Task to complete: Only the lines below starting at the one containing "package rv_isa_pkg;" and ending at the one containing "localparam int f7_lsb" belong in the answer, each copied exactly.

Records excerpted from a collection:
════════════════

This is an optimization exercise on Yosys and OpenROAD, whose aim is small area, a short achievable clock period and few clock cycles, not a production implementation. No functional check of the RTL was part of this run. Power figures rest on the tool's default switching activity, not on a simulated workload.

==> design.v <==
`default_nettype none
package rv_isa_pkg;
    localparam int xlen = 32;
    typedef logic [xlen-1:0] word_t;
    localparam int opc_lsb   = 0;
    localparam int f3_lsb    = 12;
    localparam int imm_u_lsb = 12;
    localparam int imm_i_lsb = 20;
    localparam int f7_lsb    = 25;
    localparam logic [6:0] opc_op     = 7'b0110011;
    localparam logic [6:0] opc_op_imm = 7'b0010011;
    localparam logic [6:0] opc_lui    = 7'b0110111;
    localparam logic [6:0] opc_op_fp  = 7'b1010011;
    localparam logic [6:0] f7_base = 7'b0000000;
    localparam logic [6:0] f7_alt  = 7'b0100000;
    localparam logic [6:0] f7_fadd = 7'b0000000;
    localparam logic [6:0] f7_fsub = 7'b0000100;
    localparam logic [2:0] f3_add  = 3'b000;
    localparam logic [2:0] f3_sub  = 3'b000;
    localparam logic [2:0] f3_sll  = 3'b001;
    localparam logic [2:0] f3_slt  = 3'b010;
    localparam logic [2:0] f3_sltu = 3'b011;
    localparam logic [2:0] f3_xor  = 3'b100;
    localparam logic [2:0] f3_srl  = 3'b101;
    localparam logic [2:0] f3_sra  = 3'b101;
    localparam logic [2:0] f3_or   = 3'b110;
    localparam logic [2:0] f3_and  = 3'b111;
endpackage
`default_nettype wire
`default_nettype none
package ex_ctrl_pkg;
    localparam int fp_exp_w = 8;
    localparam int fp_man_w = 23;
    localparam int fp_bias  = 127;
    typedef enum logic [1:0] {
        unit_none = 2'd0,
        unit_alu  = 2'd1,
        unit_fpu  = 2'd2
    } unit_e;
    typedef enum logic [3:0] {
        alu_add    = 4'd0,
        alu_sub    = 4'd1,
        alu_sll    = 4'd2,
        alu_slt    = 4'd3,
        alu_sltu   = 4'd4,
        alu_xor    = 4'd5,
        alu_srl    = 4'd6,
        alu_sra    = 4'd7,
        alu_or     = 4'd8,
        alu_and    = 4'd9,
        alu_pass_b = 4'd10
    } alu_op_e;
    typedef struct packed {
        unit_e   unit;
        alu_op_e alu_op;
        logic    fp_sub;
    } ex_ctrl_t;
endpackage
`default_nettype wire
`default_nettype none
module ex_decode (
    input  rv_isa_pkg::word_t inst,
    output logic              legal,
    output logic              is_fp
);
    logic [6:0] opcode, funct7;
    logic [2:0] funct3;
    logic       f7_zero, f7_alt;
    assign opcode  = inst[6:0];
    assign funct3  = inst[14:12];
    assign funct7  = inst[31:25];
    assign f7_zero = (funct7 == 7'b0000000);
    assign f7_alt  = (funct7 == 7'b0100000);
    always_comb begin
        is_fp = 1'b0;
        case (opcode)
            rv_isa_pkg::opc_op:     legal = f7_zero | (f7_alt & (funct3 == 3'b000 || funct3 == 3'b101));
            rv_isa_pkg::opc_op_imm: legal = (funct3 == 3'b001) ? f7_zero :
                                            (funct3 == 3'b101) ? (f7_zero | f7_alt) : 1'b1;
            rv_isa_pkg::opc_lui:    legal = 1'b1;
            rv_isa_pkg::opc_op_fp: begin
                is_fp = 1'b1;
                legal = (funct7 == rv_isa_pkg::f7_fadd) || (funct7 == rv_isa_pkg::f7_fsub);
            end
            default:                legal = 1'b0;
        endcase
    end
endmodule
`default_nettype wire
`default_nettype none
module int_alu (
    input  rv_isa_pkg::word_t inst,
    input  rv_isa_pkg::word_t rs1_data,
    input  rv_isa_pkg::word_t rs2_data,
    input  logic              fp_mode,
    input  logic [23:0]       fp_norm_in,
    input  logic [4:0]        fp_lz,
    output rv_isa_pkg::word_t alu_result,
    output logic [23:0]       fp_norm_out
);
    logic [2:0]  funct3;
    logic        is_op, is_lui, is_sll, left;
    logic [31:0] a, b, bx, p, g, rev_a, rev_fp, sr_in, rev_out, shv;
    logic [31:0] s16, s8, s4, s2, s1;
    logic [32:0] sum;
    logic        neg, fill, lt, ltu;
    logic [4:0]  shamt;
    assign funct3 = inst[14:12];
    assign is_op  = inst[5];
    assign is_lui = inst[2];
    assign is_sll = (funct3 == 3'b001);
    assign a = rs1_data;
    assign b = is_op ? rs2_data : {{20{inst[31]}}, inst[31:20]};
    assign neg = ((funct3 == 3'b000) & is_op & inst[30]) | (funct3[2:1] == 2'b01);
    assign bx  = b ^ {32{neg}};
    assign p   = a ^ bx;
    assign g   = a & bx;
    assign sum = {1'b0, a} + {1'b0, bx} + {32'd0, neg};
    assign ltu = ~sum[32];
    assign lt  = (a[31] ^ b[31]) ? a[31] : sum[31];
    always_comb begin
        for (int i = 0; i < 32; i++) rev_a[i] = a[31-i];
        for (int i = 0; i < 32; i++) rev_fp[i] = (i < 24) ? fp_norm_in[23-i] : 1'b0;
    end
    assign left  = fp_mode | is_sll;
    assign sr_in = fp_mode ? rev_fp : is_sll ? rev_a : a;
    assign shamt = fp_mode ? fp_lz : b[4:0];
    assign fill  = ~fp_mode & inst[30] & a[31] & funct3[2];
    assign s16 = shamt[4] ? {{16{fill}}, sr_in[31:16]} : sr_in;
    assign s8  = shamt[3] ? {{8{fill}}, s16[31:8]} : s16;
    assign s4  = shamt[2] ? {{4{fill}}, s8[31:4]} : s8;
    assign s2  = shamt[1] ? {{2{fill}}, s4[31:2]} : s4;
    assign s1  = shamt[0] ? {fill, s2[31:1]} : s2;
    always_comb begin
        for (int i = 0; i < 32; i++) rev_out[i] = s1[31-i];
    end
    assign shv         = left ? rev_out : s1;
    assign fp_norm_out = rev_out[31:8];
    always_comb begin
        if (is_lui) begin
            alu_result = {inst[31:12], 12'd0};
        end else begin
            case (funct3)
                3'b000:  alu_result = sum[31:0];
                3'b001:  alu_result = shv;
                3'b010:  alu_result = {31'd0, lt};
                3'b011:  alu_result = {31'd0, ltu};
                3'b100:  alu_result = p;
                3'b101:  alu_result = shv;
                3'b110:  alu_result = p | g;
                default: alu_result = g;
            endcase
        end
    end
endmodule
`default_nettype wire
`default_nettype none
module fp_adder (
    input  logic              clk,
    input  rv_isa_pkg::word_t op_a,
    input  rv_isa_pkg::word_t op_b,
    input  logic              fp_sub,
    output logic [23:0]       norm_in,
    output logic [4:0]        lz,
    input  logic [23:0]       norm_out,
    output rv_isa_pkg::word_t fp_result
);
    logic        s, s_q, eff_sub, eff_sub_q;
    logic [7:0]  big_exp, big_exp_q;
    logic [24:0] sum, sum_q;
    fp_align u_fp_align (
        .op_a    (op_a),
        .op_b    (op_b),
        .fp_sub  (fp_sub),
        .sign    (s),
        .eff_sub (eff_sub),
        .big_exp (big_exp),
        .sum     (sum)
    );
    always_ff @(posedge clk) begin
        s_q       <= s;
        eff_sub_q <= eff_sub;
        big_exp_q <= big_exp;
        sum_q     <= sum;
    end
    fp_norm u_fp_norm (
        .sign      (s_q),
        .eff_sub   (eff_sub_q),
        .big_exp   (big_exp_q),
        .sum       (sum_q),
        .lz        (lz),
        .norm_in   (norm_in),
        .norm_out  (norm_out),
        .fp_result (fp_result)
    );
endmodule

════════════════

Exercise result:
package rv_isa_pkg;
    localparam int xlen = 32;
    typedef logic [xlen-1:0] word_t;
    localparam int opc_lsb   = 0;
    localparam int f3_lsb    = 12;
    localparam int imm_u_lsb = 12;
    localparam int imm_i_lsb = 20;
    localparam int f7_lsb    = 25;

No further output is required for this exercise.